Coronaviruses in farm animals: Epidemiology and public health implications

Médiha Khamassi Khbou  1 Monia Daaloul Jedidi  2 Faten Bouaicha Zaafouri  3 M'hammed Benzarti  1
Affiliations
Review

Coronaviruses in farm animals: Epidemiology and public health implications

Médiha Khamassi Khbou et al. Vet Med Sci. 2021 Mar.

Abstract

Coronaviruses (CoVs) are documented in a wide range of animal species, including terrestrial and aquatic, domestic and wild. The geographic distribution of animal CoVs is worldwide and prevalences were reported in several countries across the five continents.

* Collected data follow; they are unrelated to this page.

**config.mk**
```make
export PLATFORM = sky130hd
export DESIGN_NAME = jtdd_slot_arb
export DESIGN_NICKNAME = d
export VERILOG_FILES = /design/src/rtl/jtdd_slot_arb.sv
export SDC_FILE = /design/constraint.sdc
export NUM_CORES = 1
export LEC_CHECK = 0
export ABC_AREA = 1
export BUFFER_PORTS_ARGS = -buffer_cell sky130_fd_sc_hd__buf_4
export CAP_MARGIN = 20
export CORE_ASPECT_RATIO = 1.1
export CORE_MARGIN = 5
export CORE_UTILIZATION = 25
export DETAILED_ROUTE_END_ITERATION = 16
export GPL_ROUTABILITY_DRIVEN = 0
export HOLD_SLACK_MARGIN = 0.05
export PLACE_DENSITY = 0.45
export SLEW_MARGIN = 20
export SYNTH_ARGS = -nofsm -noshare
export SYNTH_HDL_FRONTEND = slang
export SYNTH_SLANG_ARGS = --single-unit
```
**constraint.sdc**
```tcl
create_clock -name clk -period 9 [get_ports clk]
set_clock_uncertainty 0.15 [all_clocks]
set_input_delay 1.8 -clock clk [delete_from_list [all_inputs] [get_ports clk]]
set_output_delay 1.8 -clock clk [all_outputs]
set_load 0.02 [all_outputs]
```
**src/rtl/jtdd_slot_arb.sv**
```systemverilog
// Four-slot SDRAM read arbiter with a one-word cache per slot (char, scroll, ADPCM, MCU).
// Define JTDD_SLOT0_PRIO_EN to give slot 0 absolute priority over the round-robin slots 1-3.
module jtdd_slot_arb #(
  parameter int          SLOT0_AW     = 15,
  parameter int          SLOT1_AW     = 17,
  parameter int          SLOT2_AW     = 16,
  parameter int          SLOT3_AW     = 16,
  parameter logic [21:0] SLOT0_OFFSET = 22'h2_8000,
  parameter logic [21:0] SLOT1_OFFSET = 22'h6_0000,
  parameter logic [21:0] SLOT2_OFFSET = 22'h1_8000,
  parameter logic [21:0] SLOT3_OFFSET = 22'h2_0000,
  parameter logic [1:0]  RR_START     = 2'd0
) (
  input  logic                clk,
  input  logic                rst,
  input  logic                downloading,
  input  logic                slot0_cs,
  input  logic                slot1_cs,
  input  logic                slot2_cs,
  input  logic                slot3_cs,
  input  logic [SLOT0_AW-1:0] slot0_addr,
  input  logic [SLOT1_AW-1:0] slot1_addr,
  input  logic [SLOT2_AW-1:0] slot2_addr,
  input  logic [SLOT3_AW-1:0] slot3_addr,
  output logic [15:0]         slot0_dout,
  output logic [15:0]         slot1_dout,
  output logic [15:0]         slot2_dout,
  output logic [15:0]         slot3_dout,
  output logic                slot0_ok,
  output logic                slot1_ok,
  output logic                slot2_ok,
  output logic                slot3_ok,
  output logic                sdram_req,
  input  logic                sdram_ack,
  input  logic                data_rdy,
  input  logic [15:0]         data_read,
  output logic [21:0]         sdram_addr
);

  typedef enum logic [1:0] {IDLE, WAIT_ACK, WAIT_RDY} state_t;

  localparam logic [3:0][21:0] OFFSET = {SLOT3_OFFSET, SLOT2_OFFSET, SLOT1_OFFSET, SLOT0_OFFSET};

  state_t      state, state_nxt;
  logic [1:0]  gnt, gsel, rr;
  logic        any_pend, fill, clr;
  logic [21:0] cand;
  logic [21:0] addr_ext [4];
  logic [21:0] tag      [4];
  logic [15:0] data     [4];
  logic [3:0]  valid, cs, ok, pend, pend_rr;

  // Tags are kept 22 bits wide so every slot compares against a zero-extended address.
  always_comb begin
    addr_ext[0] = 22'(slot0_addr);
    addr_ext[1] = 22'(slot1_addr);
    addr_ext[2] = 22'(slot2_addr);
    addr_ext[3] = 22'(slot3_addr);
  end

  assign cs  = {slot3_cs, slot2_cs, slot1_cs, slot0_cs};
  assign clr = rst | downloading;

  always_comb begin
    for (int i = 0; i < 4; i++) begin
      ok[i]   = cs[i] & valid[i] & (addr_ext[i] == tag[i]);
      pend[i] = cs[i] & ~ok[i];
    end
  end

  assign {slot3_ok, slot2_ok, slot1_ok, slot0_ok} = ok;
  assign slot0_dout = data[0];
  assign slot1_dout = data[1];
  assign slot2_dout = data[2];
  assign slot3_dout = data[3];

  // First pending slot at or after rr; descending scan so the closest one is assigned last.
  always_comb begin
    logic [1:0] idx;
    // NOTE: every variable written here gets a default first, otherwise paths that skip an assignment infer a latch.
    gsel     = rr;
    any_pend = 1'b0;
    idx      = 2'd0;
    pend_rr  = pend;
`ifdef JTDD_SLOT0_PRIO_EN
    pend_rr[0] = 1'b0;
`endif
    for (int k = 3; k >= 0; k--) begin
      idx = rr + 2'(k);
      if (pend_rr[idx]) begin
        gsel     = idx;
        any_pend = 1'b1;
      end
    end
`ifdef JTDD_SLOT0_PRIO_EN
    if (pend[0]) begin
      gsel     = 2'd0;
      any_pend = 1'b1;
    end
`endif
  end

  always_comb begin
    state_nxt = state;
    case (state)
      IDLE:     if (any_pend)  state_nxt = WAIT_ACK;
      WAIT_ACK: if (sdram_ack) state_nxt = data_rdy ? IDLE : WAIT_RDY;
      WAIT_RDY: if (data_rdy)  state_nxt = IDLE;
      default:                 state_nxt = IDLE;
    endcase
  end

  // An ack and data_rdy together in WAIT_ACK complete the transfer in one step.
  assign fill = data_rdy & ((state == WAIT_RDY) | ((state == WAIT_ACK) & sdram_ack));

  // NOTE: sequential state uses non-blocking assignments so every register samples pre-edge values.
  always_ff @(posedge clk) begin
    if (clr) state <= IDLE;
    else     state <= state_nxt;
  end

  always_ff @(posedge clk) begin
    if (clr) begin
      sdram_req  <= 1'b0;
      sdram_addr <= '0;
      gnt        <= 2'd0;
      cand       <= '0;
      rr         <= RR_START;
      valid      <= '0;
      // NOTE: the cache words are reset on purpose because dout must read zero after reset.
      for (int i = 0; i < 4; i++) begin
        data[i] <= '0;
        tag[i]  <= '0;
      end
    end else begin
      if (state == IDLE && any_pend) begin
        gnt        <= gsel;
        cand       <= addr_ext[gsel];
        sdram_addr <= OFFSET[gsel] + addr_ext[gsel];
        sdram_req  <= 1'b1;
      end
      if (state == WAIT_ACK && sdram_ack) sdram_req <= 1'b0;
      if (fill) begin
        data[gnt]  <= data_read;
        tag[gnt]   <= cand;
        valid[gnt] <= 1'b1;
`ifdef JTDD_SLOT0_PRIO_EN
        if (gnt != 2'd0) rr <= gnt + 2'd1;
`else
        rr <= gnt + 2'd1;
`endif
      end
    end
  end

endmodule

```
After elaboration in Yosys (flattened, before gate mapping)
Memory sizes are Yosys's and may differ from the RTL's.
Index checks and enable logic that the tools add are counted.
{ "totals": {"mem_count": 2, "word_cells": 100, "reg_bits": 55, "ramBits": 152} }
{ "mem_list": {"columns": ["memory", "words", "width", "rd", "rd_ports_with_merged_regs", "write_ports", "line", "text"], "rows": [
  ["tag", 4, 22, 4, 0, 4, "49", "logic [21:0] tag [4];"],
  ["data", 4, 16, 4, 0, 4, "50", "logic [15:0] data [4];"]
]} }
{ "op_classes": {"reduce_logical": 8, "eq_ne": 9, "n_addsub": 5, "bitwise_logic": 22, "magnitude_cmp": 8, "mux": 39} }
{ "ops": {"columns": ["op", "n"], "rows": [
  ["$bmux 22 s2", 2],
  ["$mux 22", 4],
  ["$eq 16x22->1", 2],
  ["$add 22x22->22", 1],
  ["$eq 15x22->1", 1],
  ["$eq 17x22->1", 1],
  ["$reduce_or 22->1", 1],
  ["$mux 2", 10],
  ["$lt 2x3->1 const B", 6],
  ["$mux 1", 16],
  ["$mux 16", 1],
  ["$reduce_or 16->1", 1],
  ["$and 1x1->1", 14],
  ["$bmux 1 s2", 4],
  ["$ne 2x2->1 const B", 3],
  ["$pmux 2 s3", 1],
  ["$add 2x1->2 const B", 2],
  ["$add 2x2->2 const B", 2],
  ["$not 1->1", 4],
  ["$or 4x4->4", 1],
  ["$ge 3x3->1 const B", 1],
  ["$logic_and 1x1->1", 3],
  ["$not 2->3", 1],
  ["$reduce_and 3->1", 1],
  ["other kinds (7)", 8]
]} }

Longest topological paths before layout
Gate-level depths: netlist of the first run.
An unclocked memory read counts as a cell.
{ "depth": {"depth_word": 16, "ltp_mapped": 28, "depth_no_buf": 28} }

Worst setup path before layout of the first run
No wires, ideal clock.
{ "synth_path": {"path_kind": "input to output", "start": "input slot3_addr[0]", "end": "output slot3_ok", "t_required_ns": 7.050, "slack_ns": 3.887, "path_buffers": 0, "cell_stages": 5, "t_arrival_ns": 3.163, "path_cell_list": "inv_1 nand2_1 nand2_1 or4_1 nor4b_1"} }
{ "synth_via": {"elab_chain_len": 2} }
{ "synth_lines": {"columns": ["element", "line", "text"], "rows": [
  ["from (decl)", "24", "input logic [SLOT3_AW-1:0] slot3_addr,"],
  ["$eq 16x22->1", "66", "ok[i] = cs[i] & valid[i] & (addr_ext[i] == tag[i]);"],
  ["$and 1x1->1", "66", null],
  ["to (decl)", "32", "output logic slot3_ok,"]
]} }
Every way passes these cells.

Worst setup path in the final report of the first run
{ "layout_path": {"start": "input slot0_addr[6]", "end": "output slot0_ok"} }
{ "layout_via": {"elab_chain_len": 2} }
{ "layout_lines": {"columns": ["element", "line", "text"], "rows": [
  ["from (decl)", "21", "input logic [SLOT0_AW-1:0] slot0_addr,"],
  ["$eq 15x22->1", "66", null],
  ["$and 1x1->1", "66", null],
  ["to (decl)", "29", "output logic slot0_ok,"]
]} }
Every way passes these cells.

==> results of run 1 <==
[cell usage after synthesis, types with 12 or more instances]
| cell | number | share of area (%) |
|---|---|---|
| edfxtp_1 | 132 | 48 |
| xor2_1 | 12 | 1.3 |
| dfxtp_1 | 33 | 8.0 |
| nand2_1 | 168 | 7.6 |
| nand3_1 | 62 | 3.7 |
| xnor2_1 | 16 | 1.7 |
| clkbuf_1 | 17 | 0.77 |
| nor2_1 | 258 | 12 |
| o21ai_0 | 24 | 1.4 |
| inv_1 | 118 | 5.3 |
| buf_4 | 20 | 1.8 |
| o21ai_1 | 19 | 1.1 |
[worst max-delay path by stage]
| stage | from | slack (ps) | endpoint | cells past startpoint |
|---|---|---|---|---|
| 6_report | slot0_addr[6] | 3800 | slot0_ok | 7 |
| 5_1_grt | slot1_cs | 3660 | slot1_ok | 6 |
| 4_1_cts | slot1_cs | 3740 | slot1_ok | 6 |
| 3_5_place_dp | downloading | 3590 | data[2][14] | 11 |
| 3_3_place_gp | downloading | 3670 | data[2][11] | 11 |
| 2_1_floorplan | slot3_addr[0] | 3890 | slot3_ok | 5 |
[cell families after synthesis]
| logic type | share of synthesized area, % |
|---|---|
| simple gates | 26.6 |
| buf+inv | 9.37 |
| flops | 55.8 |
| compound gates | 4.15 |
| xor+xnor | 2.96 |
| fa+ha+maj | 1.15 |
| other cells | 0.0452 |
[power groups by stage]
stage	Clock (mW)	Combinational [mW]	Sequential, mW
finish	0.765	0.281	0.877
global route	0.814	0.309	0.881
CTS	0.783	0.286	0.878
detailed placement	0	0.284	0.894
global placement	0	0.285	0.894
floorplan	0	0.140	0.910
[critical path: stages]
cell and delay, ps:
buf_4 130, nand2_1 60, nand2_1 80, nor4_1 300, nand2_1 90, nor4b_1 530
buf_4 260
[per-stage QoR]
stage / area, um^2 / instances / setup slack [ps]
after global placement: 9970 / 1538 / 3670
after floorplan: 8300 / 965 / 3890
final: 10600 / 1571 / 3800
after detailed placement: 9970 / 1538 / 3590
after CTS: 10600 / 1570 / 3740
after global routing: 10600 / 1571 / 3660
[final cells by class]
cell class | instances | area share (%)
diodes | 1 | 0.0236
clock buffers | 17 | 4.01
clock inverters | 15 | 1.95
inverters | 132 | 4.72
multi-input cells | 623 | 27.4
flip-flops and latches | 165 | 43.6
well taps | 432 | 5.10
repair buffers | 186 | 13.2
[routing by layer]
layer / track usage (%) / up-vias
met5: 0 / -
met4: 3.03 / 2
met3: 6.76 / 19
met2: 26.7 / 213
met1: 17.7 / 3200
li1: - / 3393
[sequential cells by signal, indices dropped and copies added, names as in the netlist]
name / count
sdram_addr: 5
valid: 4
sdram_req: 1
tag: 68
state: 2
gnt: 2
rr: 2
data: 64
cand: 17
==> metrics.txt, run 1 <==
Mapped Area=between 8000 and 9000 um^2; Worst-Margin Slew=around 800 ps; setup TNS=0 ps; worst-path fanout max=3; final slew viol count=0; Skew-Pair Late Insertion Delay=between 400 and 500 ps; Hold Slack=343 ps; Final period util=about 58%; vias=roughly 6.8k; hold crit path type=flop to flop; # clock sinks=around 170; Total Routed Length=roughly 29000 um; gr usage total=between 15 and 20%; drt drc=0; sequential share of the synthesized area=between 50% and 60%; Worst slew margin=45.1%; WHS Endpoint=sdram_addr[15]; TritonCTS clock tree=done; Post-synth ARST share=0%; Clock Power Share=roughly two fifths; root buffer cell=clkbuf_16; DIE AREA=~37000 um^2; status=finished, final reports clean; total CTS buffers=17; fillers=between 3k and 4k; maxcap violations=0; # IOs=180; pin count of the biggest net entering global routing=45; CORE AREA=about 33000 um^2; Main synth FF type=edfxtp_1; initial antenna violation count=2; wire length on met3=~2700 um; post_cts resized=0; DIE HEIGHT=201 um; Final setup viols=0; peak supply drop=around 0.14 mV; final global-route overflow total=0; critical path class=primary input to output pin; Power per Cell Area=approximately 180 nW/um^2; vias in the first global route=a little under 7k; Metal-1 WL=about 12000 um; r2r endpoint=sdram_addr[17]; Tmin final=5200 ps; Die Wd=~180 um; CTS Buffer Depth=2; area delta synth->final=27.8%; Max Clk Rate=slightly below 200 MHz; H-tree levels=4; fraction of layout cells with a size suffix above 1=between 20% and 30%; cell count after synthesis=about 960; Critical Path Source Type=primary input; Switching Share=a little under a third; leading cell types in the layout, fill and taps excluded=nor2_1, buf_4, nand2_1; area of the multi-input gates=around 2900 um^2; signal arrival time at the worst endpoint=between 3000 and 4000 ps; CP endpoint kind=output pin; hold-critical path depth=2; synthesized area per cell=between 8 and 9 um^2; row count=70; Via density=around 4.3; internal power=roughly 1.3 mW; Post-CTS Setup Inserts=0; Netlist cell types=40; final net count=roughly 1.2k; Post-synth EDFFs=between 100 and 150; final-report hold violation count=0; Reg area=roughly 4600 um^2; unrepaired setup endpoints after global routing=false; TritonRoute pass-1 iters=5; YS warnings=0; r2r startpoint=tag[1][6]; first-pass GRT wire length=about 42000 um; commonest non-fill, non-tap cell in the layout=nor2_1; met2 WL=between 10000 and 15000 um; Post-CTS Hold Buffers=0; PortBufs=about 180; total power=about 1.9 mW; WL/cell=18.5 um; Worst R2R Setup Slack=approximately 5200 ps; highest metal used=met5; final core occ=between 30% and 40%; Seq pwr share=between 40 and 50%; R2R depth=23; Sw Pwr=between 0.5 and 0.6 mW; Final ANT Viol Nets=0; flops & latches, synth=between 150 and 200; Initial DRC Count=440; Initial Util=between 20% and 30%; Comb power frac=between 10% and 20%; Post-DP HPWL=approximately 22000 um; Req. time, crit path=between 7000 and 8000 ps; hold wc startpoint=sdram_addr[15]; clk slew on worst S/H paths=~80 ps; Leak Pwr=~4.8 nW
Note: power is estimated with default switching activity, not from simulation.
==> run 2, diff against run 1 <==
clock period = 5.4 ns   (was 9 ns; I/O delays follow)
==> metrics.txt, run 2 (synthesized netlist as in run 1, its figures left out) <==
status=finished, final reports clean (unchanged); TritonCTS clock tree=done (unchanged); row count=70 (unchanged); Via density=4.36 (was 4.35); leading cell types in the layout, fill and taps excluded=nor2_1, buf_4, nand2_1 (unchanged); CP cell instances=buf_4 -> xnor2_1 -> nand3_1 -> nor2_1 -> nand3_1 -> nand3_1 -> nand2_1 -> nand2_1 -> nand2_2 -> o21ai_4 -> nand3_4 -> nand2_4 -> nand2_1 -> inv_1 -> nand2_1 -> nand2_1 -> ha_1 -> inv_1 -> fa_1 -> inv_1 -> nand3_1 -> nand3_1 -> nand2_1 -> inv_1 (was buf_4 -> nand2_1 -> nand2_1 -> nor4_1 -> nand2_1 -> nor4b_1 -> buf_4); CORE AREA=33000 um^2 (unchanged); # clock sinks=165 (unchanged); final global-route overflow total=0 (unchanged); final net count=1222 (was 1221); drt drc=0 (unchanged); final slew viol count=0 (unchanged); gr usage total=15.9% (was 15.4%); vias in the first global route=7077 (was 6861); Worst R2R Setup Slack=1640 ps (was 5230 ps); signal arrival time at the worst endpoint=4340 ps (was 3250 ps); WL/cell=18.7 um (was 18.5 um); Initial DRC Count=352 (was 440); Critical Path Source Type=primary input (unchanged); clk slew on worst S/H paths=70 ps (was 80 ps); Power per Cell Area=307 nW/um^2 (was 181 nW/um^2); Top reg by flops=tag (unchanged); maxcap violations=0 (unchanged); Die Wd=184 um (unchanged); Leak Pwr=4.77 nW (was 4.76 nW); Final setup viols=0 (unchanged); # IOs=180 (unchanged); post_cts resized=0 (unchanged); Worst slew margin=42.8% (was 45.1%); max reg flops=68 (unchanged); peak supply drop=0.170 mV (was 0.136 mV); Final period util=roughly three quarters; Post-DP HPWL=22300 um (about the same); DIE AREA=36900 um^2 (unchanged); CP endpoint kind=flop (was output pin); Total Routed Length=29400 um (was 29000 um); root buffer cell=clkbuf_16 (unchanged); Initial Util=25.1% (unchanged); Post-CTS Hold Buffers=0 (unchanged); DIE HEIGHT=201 um (unchanged); pin count of the biggest net entering global routing=45 (unchanged); Tmin final=approximately 4100 ps; fillers=3507 (was 3529); Worst-Margin Slew=857 ps (was 823 ps); fraction of layout cells with a size suffix above 1=21.4% (about the same); Post-CTS Setup Inserts=0 (unchanged); CP most frequent cell=nand2_1 (unchanged); vias=6845 (was 6827); Ant. Diodes=0 (was 1); unrepaired setup endpoints after global routing=false (unchanged); CTS Buffer Depth=2 (unchanged); crit-path max cell delay=400 ps (was 530 ps); first-pass GRT wire length=43800 um (was 42400 um); biggest regs=tag x68, data x64, cand x17 (unchanged); Final ANT Viol Nets=0 (unchanged); Req. time, crit path=5630 ps (was 7050 ps); Skew-Pair Late Insertion Delay=440 ps (was 430 ps); PortBufs=177 (unchanged); area delta synth->final=27.9% (was 27.8%); hold crit path type=flop to flop (unchanged); critical path class=primary input to flop (was primary input to output pin); crit path max-delay cell type=nand2_4 (was nor4b_1); setup TNS=0 ps (unchanged); Buf/Inv on CP=5 (was 2); total CTS buffers=17 (unchanged); commonest non-fill, non-tap cell in the layout=nor2_1 (unchanged); Hold Slack=316 ps (was 343 ps); Crit path max-delay family=simple AND/OR/NAND/NOR gates (unchanged); worst-path fanout max=35 (was 3); final-report hold violation count=0 (unchanged); Max Clk Rate=243 MHz; initial antenna violation count=1 (was 2); TritonRoute pass-1 iters=5 (unchanged); H-tree levels=4 (unchanged)
-- run 2: worst reg2reg max path, delay by kind of cell (launching register included) --
kind,cells,cell delay (ps)
buffers and inverters,4,330
adders and majority gates,2,520
xor gates and xnor gates,1,400
and+or+nand+nor,15,1760
DFF,1,380
AOI/OAI and AO/OA,1,160
-- run 2: path summary, 6_finish.rpt --
check | startpoint | to | cells past startpoint
setup / recovery | slot3_addr[15] | sdram_addr[17] | 24
hold / removal | sdram_addr[19] | sdram_addr[19] | 2
setup reg to reg | tag[3][13] | sdram_addr[17] | 23
hold reg to reg | sdram_addr[19] | sdram_addr[19] | 2
-- run 2: layout make-up --
class	instances	area (um^2)	share of cell area [%]
clock inverter	15	193	1.82
clock buffer	17	425	4.01
tap	432	541	5.10
multi-input combinational	623	2900	27.4
timing repair buffer	187	1420	13.4
inverter	132	500	4.72
sequential	165	4620	43.6
-- run 2: metrics by stage --
stage,instances,setup slack (ps),area [um^2],total power [mW],util (%)
after floorplan,965,1660,8300,1.75,-
after global placement,1539,971,9990,1.97,30.2
after detailed placement,1539,910,9990,1.97,30.2
after CTS,1571,1370,10600,3.30,32.1
after global routing,1571,958,10600,3.40,32.1
final,1571,1290,10600,3.26,32.1
-- run 2: power breakdown --
part	total [mW]	switching [mW]	internal [mW]	leakage [nW]
registers	1.46	0.0319	1.43	1.74
clock network	1.32	0.581	0.744	0.299
logic	0.470	0.306	0.164	2.73
total	3.26	0.919	2.34	4.77
-- run 2: metal layers --
| metal | vias to the layer above | part of all wire (%) | track usage (%) |
|---|---|---|---|
| li1 | 3383 | - | - |
| met1 | 3196 | 40 | 18.9 |
| met2 | 230 | 48 | 26.7 |
| met3 | 34 | 8.8 | 6.02 |
| met4 | 2 | 2.2 | 4.66 |
| met5 | - | 0.068 | 0 |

The viruses are known to cause mainly gastrointestinal and respiratory diseases with different severity levels. In certain cases, CoV infections are responsible of huge economic losses associated or not to highly public health impact. Despite being enveloped, CoVs are relatively resistant pathogens in the environment. Coronaviruses are characterized by a high mutation and recombination rate, which makes host jumping and cross-species transmission easy. In fact, increasing contact between different animal species fosters cross-species transmission, while agriculture intensification, animal trade and herd management are key drivers at the human-animal interface. If contacts with wild animals are still limited, humans have much more contact with farm animals, during breeding, transport, slaughter and food process, making CoVs a persistent threat to both humans and animals. A global network should be established for the surveillance and monitoring of animal CoVs.

Keywords: Coronaviruses; domestic animals; host jump; public health; widespread.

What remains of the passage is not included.